--- START ---

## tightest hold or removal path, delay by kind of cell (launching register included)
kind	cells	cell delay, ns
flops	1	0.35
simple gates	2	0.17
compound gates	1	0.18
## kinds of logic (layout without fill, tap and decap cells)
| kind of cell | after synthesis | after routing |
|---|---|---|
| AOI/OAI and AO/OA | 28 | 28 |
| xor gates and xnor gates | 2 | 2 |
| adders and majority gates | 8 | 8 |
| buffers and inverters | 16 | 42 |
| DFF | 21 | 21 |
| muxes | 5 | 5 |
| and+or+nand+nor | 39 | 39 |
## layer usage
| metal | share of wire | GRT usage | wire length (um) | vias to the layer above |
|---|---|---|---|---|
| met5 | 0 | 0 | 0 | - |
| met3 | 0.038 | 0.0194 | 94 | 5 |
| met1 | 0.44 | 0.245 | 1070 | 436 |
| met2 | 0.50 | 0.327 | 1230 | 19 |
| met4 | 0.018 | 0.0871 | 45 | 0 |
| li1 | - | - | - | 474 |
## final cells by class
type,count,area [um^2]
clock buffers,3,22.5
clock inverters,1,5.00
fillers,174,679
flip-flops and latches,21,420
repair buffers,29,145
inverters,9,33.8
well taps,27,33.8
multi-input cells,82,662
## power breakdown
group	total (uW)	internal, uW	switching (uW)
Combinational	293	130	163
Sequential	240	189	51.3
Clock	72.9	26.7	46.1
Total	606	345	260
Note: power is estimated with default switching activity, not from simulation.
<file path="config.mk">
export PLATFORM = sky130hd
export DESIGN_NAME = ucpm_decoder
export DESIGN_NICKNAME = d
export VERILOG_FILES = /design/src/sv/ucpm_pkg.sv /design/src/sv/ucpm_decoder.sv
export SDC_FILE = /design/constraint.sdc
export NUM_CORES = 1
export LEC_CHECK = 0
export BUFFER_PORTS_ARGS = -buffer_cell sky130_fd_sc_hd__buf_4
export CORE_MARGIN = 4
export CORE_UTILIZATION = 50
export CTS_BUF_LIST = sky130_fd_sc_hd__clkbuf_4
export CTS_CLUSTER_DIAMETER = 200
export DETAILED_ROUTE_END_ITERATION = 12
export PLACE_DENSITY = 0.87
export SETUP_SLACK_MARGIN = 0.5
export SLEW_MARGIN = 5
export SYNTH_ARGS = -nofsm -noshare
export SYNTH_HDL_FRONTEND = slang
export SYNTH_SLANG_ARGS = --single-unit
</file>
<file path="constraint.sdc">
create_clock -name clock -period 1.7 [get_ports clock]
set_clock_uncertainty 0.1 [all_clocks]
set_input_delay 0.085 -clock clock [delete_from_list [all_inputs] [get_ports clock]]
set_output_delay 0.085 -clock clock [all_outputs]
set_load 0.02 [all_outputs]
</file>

--- END ---
--- START ---

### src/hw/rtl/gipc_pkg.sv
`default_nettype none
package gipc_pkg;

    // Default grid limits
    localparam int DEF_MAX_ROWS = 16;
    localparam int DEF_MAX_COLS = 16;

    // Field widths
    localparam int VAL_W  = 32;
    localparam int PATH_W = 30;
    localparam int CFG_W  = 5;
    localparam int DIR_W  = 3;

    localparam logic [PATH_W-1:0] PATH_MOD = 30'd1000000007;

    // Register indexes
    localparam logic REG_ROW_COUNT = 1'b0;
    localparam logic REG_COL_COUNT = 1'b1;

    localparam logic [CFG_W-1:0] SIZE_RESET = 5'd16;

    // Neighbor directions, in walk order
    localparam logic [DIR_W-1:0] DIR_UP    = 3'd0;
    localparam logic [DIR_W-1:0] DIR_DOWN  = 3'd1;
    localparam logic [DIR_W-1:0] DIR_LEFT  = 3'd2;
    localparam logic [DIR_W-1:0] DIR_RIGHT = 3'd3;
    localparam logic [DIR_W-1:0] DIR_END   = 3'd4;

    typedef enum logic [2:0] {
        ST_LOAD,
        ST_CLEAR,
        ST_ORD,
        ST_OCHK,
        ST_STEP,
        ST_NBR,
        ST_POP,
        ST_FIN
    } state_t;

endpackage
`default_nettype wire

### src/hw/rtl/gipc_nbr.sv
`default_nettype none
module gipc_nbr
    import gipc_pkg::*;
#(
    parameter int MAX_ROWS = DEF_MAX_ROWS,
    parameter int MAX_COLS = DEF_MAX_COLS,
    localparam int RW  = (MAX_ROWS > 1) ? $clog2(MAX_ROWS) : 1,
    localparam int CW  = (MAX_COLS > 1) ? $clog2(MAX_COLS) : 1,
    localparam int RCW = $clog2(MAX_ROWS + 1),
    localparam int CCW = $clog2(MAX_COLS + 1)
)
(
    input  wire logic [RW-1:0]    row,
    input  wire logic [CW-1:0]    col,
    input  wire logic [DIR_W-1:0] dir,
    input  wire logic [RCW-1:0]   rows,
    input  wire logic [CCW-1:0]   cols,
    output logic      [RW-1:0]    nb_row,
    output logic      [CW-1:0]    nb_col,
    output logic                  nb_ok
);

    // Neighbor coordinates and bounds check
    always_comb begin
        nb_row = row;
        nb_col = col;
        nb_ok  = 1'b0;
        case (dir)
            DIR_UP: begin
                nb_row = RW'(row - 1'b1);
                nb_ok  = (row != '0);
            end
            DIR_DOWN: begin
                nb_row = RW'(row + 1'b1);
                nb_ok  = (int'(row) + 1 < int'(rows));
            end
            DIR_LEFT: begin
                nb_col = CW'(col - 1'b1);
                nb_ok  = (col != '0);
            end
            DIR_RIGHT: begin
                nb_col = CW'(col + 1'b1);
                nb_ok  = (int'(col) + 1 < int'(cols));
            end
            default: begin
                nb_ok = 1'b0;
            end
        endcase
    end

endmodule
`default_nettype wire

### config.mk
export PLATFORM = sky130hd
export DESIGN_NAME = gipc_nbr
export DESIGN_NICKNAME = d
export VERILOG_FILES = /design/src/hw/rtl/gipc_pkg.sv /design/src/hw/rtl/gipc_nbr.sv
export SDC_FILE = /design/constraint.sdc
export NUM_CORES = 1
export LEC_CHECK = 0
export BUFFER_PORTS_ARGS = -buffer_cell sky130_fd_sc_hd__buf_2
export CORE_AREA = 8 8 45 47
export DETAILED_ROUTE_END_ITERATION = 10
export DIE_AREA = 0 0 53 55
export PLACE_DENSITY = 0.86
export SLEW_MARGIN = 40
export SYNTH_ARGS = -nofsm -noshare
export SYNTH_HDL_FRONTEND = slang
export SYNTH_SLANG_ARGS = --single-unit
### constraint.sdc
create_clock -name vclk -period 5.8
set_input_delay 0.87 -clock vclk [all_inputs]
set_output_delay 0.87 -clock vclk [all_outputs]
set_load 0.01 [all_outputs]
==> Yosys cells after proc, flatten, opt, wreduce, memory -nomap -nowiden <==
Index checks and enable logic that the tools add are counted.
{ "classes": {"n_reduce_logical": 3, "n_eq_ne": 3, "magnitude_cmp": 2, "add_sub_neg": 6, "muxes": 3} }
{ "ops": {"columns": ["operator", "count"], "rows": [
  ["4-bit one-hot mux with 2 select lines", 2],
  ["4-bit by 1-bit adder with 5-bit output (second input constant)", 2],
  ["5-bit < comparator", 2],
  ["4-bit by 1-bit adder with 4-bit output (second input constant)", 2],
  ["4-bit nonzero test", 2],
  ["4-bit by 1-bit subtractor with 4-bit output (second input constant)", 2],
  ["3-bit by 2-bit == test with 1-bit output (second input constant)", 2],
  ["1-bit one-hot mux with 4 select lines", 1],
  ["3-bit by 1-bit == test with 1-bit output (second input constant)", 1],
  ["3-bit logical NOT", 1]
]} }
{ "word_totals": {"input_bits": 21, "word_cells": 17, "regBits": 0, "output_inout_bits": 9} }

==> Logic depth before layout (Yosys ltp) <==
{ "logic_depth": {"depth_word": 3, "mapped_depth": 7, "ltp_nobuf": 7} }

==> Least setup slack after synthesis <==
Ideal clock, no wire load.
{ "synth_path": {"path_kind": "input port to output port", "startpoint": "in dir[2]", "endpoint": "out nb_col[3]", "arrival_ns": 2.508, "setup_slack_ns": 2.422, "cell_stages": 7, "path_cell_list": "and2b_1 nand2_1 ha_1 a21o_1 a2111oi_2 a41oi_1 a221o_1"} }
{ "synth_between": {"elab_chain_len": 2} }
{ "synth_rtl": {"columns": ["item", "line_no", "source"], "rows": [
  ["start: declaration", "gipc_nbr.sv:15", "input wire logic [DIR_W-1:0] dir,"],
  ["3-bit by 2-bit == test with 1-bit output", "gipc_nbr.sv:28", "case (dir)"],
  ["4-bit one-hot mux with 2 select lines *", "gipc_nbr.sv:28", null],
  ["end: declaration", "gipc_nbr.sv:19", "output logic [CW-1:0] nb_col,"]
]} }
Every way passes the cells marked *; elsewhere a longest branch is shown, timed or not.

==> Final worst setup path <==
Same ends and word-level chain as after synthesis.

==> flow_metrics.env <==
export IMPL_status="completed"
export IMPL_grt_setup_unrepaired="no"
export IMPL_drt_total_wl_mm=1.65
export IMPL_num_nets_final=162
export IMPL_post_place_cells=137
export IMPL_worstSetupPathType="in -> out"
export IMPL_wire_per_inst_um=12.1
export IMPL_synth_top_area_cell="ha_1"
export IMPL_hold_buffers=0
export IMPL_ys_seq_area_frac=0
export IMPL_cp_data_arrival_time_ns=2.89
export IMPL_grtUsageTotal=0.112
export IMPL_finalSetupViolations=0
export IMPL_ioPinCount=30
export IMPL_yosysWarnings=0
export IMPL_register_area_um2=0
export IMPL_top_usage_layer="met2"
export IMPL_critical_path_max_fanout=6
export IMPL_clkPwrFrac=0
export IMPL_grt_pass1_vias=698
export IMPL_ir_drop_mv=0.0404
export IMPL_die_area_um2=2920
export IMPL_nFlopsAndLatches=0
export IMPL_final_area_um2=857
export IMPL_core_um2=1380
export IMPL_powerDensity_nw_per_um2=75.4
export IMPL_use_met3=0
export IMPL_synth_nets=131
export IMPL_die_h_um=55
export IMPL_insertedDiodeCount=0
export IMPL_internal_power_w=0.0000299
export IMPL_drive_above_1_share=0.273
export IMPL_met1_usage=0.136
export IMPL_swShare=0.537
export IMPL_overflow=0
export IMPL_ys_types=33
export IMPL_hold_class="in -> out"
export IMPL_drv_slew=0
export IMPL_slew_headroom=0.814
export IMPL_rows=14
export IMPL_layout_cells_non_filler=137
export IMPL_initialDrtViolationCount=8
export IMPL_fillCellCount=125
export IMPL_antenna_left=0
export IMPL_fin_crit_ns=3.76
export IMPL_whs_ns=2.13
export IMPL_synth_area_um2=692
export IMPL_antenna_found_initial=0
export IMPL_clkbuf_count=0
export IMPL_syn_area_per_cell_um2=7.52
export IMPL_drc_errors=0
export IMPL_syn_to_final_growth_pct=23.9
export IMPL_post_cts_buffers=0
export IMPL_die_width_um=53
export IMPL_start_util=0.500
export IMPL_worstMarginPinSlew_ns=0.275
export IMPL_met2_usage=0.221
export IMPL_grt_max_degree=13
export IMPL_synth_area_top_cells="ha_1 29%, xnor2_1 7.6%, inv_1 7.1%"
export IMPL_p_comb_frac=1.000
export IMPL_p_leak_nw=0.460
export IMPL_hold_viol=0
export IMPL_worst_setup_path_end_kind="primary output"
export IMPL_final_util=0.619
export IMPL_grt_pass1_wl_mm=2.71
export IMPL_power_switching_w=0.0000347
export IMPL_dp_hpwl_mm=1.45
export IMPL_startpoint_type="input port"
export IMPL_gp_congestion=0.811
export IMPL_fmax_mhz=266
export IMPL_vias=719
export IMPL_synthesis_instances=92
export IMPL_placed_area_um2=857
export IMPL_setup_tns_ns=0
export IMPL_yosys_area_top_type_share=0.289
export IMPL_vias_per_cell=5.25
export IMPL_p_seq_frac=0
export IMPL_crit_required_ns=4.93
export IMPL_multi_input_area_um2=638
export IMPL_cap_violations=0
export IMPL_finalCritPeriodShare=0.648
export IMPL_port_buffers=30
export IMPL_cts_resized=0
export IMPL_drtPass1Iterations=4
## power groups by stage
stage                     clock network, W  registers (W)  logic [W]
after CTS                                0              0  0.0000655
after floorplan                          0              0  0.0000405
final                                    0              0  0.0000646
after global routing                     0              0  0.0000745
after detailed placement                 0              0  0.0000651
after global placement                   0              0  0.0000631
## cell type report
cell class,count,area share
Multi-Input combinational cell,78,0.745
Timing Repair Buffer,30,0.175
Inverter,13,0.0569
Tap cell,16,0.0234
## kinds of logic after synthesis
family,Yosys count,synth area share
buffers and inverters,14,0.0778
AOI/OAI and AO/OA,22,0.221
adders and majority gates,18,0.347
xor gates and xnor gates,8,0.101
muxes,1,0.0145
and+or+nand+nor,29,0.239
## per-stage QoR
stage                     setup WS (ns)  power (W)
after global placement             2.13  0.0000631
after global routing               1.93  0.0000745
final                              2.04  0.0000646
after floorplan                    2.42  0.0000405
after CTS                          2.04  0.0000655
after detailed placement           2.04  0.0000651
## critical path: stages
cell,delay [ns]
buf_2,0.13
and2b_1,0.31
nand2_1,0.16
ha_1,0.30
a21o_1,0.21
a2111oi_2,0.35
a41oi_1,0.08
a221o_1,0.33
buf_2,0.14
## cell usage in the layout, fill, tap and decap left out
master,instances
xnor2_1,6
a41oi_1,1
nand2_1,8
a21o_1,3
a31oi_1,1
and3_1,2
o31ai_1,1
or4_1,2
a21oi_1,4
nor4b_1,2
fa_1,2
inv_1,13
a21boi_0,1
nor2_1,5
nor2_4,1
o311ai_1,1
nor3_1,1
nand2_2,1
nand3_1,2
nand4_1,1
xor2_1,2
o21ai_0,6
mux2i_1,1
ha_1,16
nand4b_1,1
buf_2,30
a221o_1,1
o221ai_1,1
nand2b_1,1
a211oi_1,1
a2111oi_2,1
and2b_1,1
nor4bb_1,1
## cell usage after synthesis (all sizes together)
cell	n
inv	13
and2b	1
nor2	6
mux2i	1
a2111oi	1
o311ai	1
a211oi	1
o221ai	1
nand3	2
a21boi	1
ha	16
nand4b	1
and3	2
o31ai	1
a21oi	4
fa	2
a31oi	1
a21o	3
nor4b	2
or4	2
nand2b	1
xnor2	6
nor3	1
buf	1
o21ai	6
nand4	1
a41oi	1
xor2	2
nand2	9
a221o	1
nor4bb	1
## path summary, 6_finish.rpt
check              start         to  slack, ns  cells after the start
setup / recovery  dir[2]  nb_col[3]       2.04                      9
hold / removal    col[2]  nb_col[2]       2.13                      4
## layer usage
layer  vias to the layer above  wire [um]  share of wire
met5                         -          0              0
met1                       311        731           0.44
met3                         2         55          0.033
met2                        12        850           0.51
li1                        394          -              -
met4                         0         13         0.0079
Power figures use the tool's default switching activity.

--- END ---
--- START ---

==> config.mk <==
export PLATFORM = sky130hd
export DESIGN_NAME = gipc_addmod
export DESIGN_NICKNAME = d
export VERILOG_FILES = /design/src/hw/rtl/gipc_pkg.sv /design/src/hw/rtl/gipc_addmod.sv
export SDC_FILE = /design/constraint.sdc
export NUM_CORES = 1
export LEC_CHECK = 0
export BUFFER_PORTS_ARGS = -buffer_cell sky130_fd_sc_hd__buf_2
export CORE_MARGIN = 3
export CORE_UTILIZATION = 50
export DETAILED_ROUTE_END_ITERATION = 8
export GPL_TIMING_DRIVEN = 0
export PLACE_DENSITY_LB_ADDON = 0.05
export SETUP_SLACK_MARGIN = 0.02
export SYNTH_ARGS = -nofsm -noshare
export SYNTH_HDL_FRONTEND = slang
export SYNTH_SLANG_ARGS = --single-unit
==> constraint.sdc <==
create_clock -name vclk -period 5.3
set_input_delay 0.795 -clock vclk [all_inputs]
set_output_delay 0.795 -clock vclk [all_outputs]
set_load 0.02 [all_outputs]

--- END ---

● **WORK TO COMPLETE**:
In the material above, find the line containing "## tightest hold" and the line containing "AO/OA | 28 | 28 |", then write out exactly those two lines and every line between them, and nothing more.

● **SOLVED PROBLEM**:
## tightest hold or removal path, delay by kind of cell (launching register included)
kind	cells	cell delay, ns
flops	1	0.35
simple gates	2	0.17
compound gates	1	0.18
## kinds of logic (layout without fill, tap and decap cells)
| kind of cell | after synthesis | after routing |
|---|---|---|
| AOI/OAI and AO/OA | 28 | 28 |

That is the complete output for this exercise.